▶ YOUR OBJECTIVE
In the entries below, find the line with "finalClockSkew_ns = 0.0224" and the line with "grt_pass1_vias = 5846". Reproduce those two lines and every line between them exactly, and nothing more.

** INPUT DATA follows **

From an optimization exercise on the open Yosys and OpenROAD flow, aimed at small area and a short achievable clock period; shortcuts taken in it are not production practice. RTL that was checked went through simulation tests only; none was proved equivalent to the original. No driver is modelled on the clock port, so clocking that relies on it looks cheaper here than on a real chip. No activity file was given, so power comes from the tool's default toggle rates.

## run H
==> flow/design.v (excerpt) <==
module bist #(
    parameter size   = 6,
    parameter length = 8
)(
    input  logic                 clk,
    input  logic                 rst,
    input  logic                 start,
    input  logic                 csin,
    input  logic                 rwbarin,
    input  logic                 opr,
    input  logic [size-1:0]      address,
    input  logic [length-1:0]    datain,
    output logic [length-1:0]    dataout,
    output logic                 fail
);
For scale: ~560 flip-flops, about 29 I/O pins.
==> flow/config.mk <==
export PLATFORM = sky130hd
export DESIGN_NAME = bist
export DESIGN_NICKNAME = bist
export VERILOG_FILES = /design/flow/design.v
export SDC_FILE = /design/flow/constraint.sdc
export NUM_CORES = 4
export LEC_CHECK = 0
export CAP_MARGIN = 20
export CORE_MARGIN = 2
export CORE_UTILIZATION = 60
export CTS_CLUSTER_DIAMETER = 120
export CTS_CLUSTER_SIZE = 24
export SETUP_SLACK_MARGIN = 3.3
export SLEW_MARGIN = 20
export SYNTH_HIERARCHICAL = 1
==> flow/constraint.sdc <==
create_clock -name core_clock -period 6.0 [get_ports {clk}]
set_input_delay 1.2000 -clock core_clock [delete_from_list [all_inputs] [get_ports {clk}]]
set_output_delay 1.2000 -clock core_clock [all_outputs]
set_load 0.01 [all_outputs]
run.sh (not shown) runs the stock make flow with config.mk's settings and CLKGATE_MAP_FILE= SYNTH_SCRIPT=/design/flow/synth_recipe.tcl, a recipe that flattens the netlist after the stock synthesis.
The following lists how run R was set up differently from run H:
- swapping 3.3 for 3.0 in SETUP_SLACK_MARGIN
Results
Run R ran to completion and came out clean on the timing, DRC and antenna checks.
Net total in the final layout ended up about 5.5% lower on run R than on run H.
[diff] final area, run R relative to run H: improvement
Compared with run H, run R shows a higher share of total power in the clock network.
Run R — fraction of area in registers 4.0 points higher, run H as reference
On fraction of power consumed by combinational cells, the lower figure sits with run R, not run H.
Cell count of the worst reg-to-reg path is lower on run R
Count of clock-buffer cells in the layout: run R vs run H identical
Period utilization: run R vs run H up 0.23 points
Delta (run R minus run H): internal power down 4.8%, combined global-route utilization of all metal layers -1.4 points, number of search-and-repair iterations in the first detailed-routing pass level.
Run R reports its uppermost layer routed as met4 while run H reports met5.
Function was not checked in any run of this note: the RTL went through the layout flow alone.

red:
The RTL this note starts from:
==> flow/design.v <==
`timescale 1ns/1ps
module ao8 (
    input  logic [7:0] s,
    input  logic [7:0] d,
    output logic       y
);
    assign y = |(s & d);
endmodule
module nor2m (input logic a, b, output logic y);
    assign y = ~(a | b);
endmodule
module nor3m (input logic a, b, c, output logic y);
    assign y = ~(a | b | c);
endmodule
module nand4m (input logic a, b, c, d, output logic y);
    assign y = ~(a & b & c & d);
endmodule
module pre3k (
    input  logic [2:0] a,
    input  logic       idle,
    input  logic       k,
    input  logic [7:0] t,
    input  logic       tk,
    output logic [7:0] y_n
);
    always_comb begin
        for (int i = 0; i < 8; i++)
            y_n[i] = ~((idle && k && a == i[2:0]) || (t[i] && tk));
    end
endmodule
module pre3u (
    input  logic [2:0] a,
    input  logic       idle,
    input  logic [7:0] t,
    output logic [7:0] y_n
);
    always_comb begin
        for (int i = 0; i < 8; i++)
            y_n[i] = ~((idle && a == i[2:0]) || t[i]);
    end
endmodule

** End of INPUT DATA **
** INPUT DATA follows **

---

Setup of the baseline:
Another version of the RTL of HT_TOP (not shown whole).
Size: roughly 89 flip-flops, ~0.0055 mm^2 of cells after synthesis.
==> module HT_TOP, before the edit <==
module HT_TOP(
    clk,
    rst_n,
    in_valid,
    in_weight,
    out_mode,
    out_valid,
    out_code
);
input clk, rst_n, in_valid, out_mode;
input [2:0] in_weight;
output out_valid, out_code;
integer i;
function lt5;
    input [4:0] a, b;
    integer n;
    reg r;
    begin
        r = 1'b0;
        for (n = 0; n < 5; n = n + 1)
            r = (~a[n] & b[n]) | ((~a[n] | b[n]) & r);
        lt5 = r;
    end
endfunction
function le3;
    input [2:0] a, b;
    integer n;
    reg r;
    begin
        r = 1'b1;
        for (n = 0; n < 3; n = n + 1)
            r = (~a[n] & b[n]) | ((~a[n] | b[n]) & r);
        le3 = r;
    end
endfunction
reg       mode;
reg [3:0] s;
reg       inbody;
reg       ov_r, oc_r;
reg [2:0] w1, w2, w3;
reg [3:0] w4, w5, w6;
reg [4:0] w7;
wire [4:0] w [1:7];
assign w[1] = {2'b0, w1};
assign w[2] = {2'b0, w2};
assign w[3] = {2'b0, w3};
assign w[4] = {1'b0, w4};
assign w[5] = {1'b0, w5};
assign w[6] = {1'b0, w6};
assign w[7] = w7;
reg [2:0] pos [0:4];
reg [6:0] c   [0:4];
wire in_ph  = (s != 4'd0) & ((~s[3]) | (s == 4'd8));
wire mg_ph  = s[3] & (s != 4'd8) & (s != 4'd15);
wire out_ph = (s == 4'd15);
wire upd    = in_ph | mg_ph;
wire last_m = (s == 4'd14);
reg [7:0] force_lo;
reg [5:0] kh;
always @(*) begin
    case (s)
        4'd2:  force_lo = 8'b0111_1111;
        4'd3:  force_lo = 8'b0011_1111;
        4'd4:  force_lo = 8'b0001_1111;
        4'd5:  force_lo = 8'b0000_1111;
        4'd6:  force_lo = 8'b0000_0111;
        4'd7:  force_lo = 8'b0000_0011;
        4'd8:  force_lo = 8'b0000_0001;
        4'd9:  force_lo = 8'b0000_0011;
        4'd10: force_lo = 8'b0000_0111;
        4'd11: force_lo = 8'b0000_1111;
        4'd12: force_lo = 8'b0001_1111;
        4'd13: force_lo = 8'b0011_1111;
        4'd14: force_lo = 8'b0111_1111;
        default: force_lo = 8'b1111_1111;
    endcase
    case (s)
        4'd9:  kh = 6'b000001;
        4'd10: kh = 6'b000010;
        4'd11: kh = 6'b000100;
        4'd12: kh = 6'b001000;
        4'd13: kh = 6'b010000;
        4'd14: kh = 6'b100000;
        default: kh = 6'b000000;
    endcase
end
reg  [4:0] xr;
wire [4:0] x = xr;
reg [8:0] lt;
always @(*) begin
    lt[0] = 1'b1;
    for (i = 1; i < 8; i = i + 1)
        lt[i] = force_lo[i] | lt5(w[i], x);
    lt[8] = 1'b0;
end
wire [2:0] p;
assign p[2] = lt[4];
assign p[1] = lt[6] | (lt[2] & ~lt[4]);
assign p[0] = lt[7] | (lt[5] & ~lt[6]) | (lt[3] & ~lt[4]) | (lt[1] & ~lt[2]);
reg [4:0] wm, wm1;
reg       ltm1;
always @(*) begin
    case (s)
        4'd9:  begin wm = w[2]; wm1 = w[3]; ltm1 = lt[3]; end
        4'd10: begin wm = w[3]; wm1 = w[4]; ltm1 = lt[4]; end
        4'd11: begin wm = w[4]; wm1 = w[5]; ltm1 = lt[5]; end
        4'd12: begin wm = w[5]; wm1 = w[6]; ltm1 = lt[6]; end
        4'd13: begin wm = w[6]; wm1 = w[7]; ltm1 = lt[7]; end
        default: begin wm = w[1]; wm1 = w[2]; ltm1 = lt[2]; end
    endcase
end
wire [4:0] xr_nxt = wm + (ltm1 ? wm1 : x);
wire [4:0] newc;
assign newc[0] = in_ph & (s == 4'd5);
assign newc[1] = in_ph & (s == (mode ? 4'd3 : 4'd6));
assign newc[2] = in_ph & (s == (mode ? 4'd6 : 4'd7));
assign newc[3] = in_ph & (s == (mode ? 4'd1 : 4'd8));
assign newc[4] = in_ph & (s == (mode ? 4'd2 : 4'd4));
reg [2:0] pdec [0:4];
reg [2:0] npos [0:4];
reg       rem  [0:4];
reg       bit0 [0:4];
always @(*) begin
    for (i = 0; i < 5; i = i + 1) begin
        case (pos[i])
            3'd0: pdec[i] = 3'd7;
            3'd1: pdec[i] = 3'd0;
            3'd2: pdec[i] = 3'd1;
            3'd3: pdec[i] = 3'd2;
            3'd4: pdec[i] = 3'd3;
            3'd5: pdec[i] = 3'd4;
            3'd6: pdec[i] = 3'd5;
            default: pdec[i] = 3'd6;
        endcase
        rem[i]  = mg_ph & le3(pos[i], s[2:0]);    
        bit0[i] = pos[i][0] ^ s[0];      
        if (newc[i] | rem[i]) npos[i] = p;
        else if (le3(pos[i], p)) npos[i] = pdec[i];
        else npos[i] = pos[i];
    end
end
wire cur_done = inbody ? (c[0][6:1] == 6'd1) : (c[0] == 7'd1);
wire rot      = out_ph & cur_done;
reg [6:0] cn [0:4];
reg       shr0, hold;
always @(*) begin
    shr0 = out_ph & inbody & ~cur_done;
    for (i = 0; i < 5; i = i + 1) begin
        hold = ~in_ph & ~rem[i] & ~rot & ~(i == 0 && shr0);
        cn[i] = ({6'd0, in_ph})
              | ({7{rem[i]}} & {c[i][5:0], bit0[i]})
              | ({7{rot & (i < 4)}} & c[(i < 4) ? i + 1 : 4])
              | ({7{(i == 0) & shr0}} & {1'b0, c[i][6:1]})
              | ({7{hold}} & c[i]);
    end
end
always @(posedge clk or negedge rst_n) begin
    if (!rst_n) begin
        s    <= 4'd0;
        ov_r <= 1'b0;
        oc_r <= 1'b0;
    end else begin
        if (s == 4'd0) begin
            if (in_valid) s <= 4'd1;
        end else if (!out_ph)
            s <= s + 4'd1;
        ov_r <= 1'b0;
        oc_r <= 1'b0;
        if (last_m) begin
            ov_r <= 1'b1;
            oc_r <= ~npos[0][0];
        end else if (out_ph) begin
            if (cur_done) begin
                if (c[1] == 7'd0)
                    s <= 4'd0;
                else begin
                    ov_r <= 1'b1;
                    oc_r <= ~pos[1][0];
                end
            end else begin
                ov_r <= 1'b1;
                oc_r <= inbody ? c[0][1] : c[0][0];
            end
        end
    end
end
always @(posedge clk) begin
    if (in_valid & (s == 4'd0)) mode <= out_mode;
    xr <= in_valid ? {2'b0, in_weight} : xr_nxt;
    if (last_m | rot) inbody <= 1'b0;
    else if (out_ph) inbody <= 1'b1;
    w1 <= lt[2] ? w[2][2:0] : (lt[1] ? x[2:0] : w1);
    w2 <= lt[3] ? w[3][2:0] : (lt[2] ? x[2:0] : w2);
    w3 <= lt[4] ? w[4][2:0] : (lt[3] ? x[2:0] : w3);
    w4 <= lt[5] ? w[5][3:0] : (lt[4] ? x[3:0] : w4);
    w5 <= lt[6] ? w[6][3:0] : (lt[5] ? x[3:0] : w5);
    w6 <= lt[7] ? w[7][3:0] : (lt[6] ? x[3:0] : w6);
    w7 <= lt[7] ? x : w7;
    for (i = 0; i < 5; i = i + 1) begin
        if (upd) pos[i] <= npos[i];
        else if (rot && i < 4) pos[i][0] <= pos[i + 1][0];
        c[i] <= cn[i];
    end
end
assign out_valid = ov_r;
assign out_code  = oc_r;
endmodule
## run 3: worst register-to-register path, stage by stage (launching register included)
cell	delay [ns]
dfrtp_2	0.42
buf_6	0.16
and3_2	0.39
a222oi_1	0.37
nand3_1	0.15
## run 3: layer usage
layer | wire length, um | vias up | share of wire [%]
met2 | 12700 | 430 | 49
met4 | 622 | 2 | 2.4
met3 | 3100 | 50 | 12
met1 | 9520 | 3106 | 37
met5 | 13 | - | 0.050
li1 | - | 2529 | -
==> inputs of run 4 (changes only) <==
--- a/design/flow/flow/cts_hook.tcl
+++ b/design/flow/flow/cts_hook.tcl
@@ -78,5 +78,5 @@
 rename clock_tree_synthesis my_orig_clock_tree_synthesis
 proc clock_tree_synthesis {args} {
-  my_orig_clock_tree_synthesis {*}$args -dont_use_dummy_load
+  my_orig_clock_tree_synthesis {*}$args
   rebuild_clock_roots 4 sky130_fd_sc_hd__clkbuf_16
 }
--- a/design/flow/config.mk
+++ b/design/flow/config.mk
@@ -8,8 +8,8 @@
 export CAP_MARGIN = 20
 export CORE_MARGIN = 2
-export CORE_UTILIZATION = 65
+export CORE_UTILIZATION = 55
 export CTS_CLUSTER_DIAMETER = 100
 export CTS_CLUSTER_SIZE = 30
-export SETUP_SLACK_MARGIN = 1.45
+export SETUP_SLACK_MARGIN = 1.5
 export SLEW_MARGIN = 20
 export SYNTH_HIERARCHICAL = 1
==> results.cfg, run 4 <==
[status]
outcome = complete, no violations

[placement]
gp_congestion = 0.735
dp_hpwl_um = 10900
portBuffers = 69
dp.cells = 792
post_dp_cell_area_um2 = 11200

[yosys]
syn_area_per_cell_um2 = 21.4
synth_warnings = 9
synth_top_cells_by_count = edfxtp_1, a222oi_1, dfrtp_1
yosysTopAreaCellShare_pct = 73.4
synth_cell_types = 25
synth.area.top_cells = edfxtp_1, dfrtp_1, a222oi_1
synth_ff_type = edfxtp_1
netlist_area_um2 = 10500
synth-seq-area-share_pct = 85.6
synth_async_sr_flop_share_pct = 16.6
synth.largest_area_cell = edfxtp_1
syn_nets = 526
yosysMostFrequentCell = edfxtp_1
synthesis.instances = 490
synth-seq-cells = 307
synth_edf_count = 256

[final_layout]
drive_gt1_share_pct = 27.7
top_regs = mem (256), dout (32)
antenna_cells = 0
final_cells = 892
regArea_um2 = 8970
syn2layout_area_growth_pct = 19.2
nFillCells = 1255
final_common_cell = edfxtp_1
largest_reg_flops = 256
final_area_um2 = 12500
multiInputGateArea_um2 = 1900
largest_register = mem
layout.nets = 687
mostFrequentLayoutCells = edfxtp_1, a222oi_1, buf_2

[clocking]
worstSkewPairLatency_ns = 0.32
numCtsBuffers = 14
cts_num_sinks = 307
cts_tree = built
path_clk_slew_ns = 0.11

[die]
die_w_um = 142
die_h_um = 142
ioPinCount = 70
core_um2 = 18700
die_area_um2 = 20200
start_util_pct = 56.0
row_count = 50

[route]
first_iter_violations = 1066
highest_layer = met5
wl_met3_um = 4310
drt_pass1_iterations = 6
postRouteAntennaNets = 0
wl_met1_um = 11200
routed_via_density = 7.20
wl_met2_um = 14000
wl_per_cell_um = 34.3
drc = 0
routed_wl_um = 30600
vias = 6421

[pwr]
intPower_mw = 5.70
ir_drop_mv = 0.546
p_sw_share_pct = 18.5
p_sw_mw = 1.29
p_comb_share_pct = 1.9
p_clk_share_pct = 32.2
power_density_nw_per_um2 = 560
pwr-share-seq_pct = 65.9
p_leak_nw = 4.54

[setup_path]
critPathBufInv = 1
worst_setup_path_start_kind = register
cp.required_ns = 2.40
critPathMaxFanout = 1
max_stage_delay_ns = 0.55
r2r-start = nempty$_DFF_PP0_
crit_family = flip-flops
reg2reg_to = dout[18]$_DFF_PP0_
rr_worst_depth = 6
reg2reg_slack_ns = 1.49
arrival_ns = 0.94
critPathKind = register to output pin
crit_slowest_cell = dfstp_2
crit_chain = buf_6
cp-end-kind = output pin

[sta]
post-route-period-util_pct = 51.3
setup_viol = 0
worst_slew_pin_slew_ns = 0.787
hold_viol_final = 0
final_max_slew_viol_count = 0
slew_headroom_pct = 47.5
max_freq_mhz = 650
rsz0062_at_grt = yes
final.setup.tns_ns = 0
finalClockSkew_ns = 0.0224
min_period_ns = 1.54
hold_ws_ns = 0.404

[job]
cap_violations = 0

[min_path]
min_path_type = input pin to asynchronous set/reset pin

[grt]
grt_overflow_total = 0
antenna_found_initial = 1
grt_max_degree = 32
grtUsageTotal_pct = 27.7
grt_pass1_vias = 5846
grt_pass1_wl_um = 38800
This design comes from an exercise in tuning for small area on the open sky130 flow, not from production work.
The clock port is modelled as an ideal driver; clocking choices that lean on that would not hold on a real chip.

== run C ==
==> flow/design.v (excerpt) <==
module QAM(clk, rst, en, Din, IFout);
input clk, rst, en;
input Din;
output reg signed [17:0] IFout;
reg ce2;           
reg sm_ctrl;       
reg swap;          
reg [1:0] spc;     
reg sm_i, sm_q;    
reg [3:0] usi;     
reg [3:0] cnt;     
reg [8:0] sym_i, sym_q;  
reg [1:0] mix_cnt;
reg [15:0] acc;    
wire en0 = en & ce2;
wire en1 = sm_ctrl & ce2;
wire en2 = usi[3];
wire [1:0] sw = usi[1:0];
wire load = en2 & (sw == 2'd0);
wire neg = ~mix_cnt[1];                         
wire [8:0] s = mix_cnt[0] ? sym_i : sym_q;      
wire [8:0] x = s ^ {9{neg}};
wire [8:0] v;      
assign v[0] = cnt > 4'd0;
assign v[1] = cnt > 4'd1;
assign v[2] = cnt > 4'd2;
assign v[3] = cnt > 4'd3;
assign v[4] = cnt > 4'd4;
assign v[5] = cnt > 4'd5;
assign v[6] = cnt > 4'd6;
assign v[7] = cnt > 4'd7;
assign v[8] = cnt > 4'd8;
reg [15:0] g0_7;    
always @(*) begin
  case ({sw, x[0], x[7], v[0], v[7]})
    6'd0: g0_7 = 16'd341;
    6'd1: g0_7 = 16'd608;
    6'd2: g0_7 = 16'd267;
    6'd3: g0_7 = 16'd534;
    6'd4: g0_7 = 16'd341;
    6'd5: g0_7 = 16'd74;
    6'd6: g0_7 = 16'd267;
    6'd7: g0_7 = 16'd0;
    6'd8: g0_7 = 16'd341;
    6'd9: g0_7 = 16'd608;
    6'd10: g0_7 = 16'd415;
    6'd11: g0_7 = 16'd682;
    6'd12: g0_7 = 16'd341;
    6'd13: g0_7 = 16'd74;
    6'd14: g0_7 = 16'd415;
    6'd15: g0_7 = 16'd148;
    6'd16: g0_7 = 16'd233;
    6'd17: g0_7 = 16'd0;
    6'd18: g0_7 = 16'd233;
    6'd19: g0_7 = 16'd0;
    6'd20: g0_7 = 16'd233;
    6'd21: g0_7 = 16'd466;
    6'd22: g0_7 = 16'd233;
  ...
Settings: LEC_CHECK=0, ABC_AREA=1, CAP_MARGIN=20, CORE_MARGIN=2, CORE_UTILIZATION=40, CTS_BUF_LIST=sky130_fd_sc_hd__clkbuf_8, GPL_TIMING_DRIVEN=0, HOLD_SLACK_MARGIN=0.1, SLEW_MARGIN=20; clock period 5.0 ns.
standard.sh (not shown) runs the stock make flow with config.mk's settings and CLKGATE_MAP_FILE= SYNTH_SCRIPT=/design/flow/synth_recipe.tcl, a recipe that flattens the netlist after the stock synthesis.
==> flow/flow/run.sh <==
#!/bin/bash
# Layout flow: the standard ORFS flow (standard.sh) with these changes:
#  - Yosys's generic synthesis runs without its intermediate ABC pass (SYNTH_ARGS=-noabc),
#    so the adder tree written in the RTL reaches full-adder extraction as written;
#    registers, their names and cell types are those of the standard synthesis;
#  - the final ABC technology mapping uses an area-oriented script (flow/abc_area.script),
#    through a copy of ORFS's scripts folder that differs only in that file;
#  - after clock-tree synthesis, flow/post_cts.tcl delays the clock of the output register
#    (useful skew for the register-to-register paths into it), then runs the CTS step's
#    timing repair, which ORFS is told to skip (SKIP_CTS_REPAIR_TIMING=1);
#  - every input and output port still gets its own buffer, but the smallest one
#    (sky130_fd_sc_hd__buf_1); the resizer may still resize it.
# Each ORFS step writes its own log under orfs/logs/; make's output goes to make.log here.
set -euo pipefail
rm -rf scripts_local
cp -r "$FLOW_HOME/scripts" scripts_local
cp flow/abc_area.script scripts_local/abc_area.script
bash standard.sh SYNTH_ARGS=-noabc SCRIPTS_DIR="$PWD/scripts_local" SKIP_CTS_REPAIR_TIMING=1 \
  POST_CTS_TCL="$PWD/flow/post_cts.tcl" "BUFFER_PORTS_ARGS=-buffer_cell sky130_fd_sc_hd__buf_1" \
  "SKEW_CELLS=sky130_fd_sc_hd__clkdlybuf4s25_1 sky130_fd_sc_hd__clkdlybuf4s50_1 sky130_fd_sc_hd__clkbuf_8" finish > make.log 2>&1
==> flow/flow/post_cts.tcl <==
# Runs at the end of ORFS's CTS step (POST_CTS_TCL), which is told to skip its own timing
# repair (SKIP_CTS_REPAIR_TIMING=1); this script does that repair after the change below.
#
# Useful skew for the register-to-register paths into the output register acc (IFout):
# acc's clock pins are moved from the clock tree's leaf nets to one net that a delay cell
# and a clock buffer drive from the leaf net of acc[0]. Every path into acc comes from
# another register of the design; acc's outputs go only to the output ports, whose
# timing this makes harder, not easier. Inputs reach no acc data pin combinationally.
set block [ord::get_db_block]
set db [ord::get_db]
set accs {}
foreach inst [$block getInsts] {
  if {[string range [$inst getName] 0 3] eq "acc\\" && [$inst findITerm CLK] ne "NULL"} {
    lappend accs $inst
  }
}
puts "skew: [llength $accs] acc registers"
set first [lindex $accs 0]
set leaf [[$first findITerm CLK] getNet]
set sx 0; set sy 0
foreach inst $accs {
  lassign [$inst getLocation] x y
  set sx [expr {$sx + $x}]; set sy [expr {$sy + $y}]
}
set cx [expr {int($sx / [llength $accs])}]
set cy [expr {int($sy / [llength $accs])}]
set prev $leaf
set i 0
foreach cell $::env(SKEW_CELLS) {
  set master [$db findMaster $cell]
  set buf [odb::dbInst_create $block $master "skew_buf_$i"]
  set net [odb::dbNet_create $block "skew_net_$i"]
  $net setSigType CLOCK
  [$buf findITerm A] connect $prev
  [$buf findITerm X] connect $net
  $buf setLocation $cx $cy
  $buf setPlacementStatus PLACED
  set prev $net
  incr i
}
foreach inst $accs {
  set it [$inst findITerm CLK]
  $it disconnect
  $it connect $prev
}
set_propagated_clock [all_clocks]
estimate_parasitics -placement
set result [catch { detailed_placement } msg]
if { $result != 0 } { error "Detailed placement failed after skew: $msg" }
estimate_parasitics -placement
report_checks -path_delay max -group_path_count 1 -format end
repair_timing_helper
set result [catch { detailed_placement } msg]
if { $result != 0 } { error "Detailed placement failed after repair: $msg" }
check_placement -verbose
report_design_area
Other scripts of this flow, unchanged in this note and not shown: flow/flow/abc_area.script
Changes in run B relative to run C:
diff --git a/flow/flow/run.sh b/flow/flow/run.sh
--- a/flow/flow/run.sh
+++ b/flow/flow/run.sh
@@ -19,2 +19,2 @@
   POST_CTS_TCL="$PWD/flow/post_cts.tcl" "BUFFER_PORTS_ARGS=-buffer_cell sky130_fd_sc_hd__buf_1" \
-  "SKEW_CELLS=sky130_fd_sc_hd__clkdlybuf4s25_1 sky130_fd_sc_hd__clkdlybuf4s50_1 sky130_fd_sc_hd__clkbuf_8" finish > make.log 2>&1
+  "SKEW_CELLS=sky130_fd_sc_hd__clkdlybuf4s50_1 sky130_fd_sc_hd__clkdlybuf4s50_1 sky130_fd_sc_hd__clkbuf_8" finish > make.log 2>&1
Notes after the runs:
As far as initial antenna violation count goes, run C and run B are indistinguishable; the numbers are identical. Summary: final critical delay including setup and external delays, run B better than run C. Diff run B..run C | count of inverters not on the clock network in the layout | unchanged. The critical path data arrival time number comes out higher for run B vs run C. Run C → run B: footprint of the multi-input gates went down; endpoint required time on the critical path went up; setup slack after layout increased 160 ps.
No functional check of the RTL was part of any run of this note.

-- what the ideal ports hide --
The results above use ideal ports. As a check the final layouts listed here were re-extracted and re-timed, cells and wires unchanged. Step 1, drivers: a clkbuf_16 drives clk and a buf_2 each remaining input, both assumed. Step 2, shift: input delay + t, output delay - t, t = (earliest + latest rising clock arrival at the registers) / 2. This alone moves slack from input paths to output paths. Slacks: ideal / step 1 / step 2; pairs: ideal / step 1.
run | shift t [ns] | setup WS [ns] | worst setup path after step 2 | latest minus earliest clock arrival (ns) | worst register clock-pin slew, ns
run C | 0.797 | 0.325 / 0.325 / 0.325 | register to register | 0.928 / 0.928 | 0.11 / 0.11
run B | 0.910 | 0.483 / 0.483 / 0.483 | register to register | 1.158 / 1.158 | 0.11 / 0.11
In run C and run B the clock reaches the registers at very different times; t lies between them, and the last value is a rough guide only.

** End of INPUT DATA **

▶ REPLY TO THE TASK
finalClockSkew_ns = 0.0224
min_period_ns = 1.54
hold_ws_ns = 0.404

[job]
cap_violations = 0

[min_path]
min_path_type = input pin to asynchronous set/reset pin

[grt]
grt_overflow_total = 0
antenna_found_initial = 1
grt_max_degree = 32
grtUsageTotal_pct = 27.7
grt_pass1_vias = 5846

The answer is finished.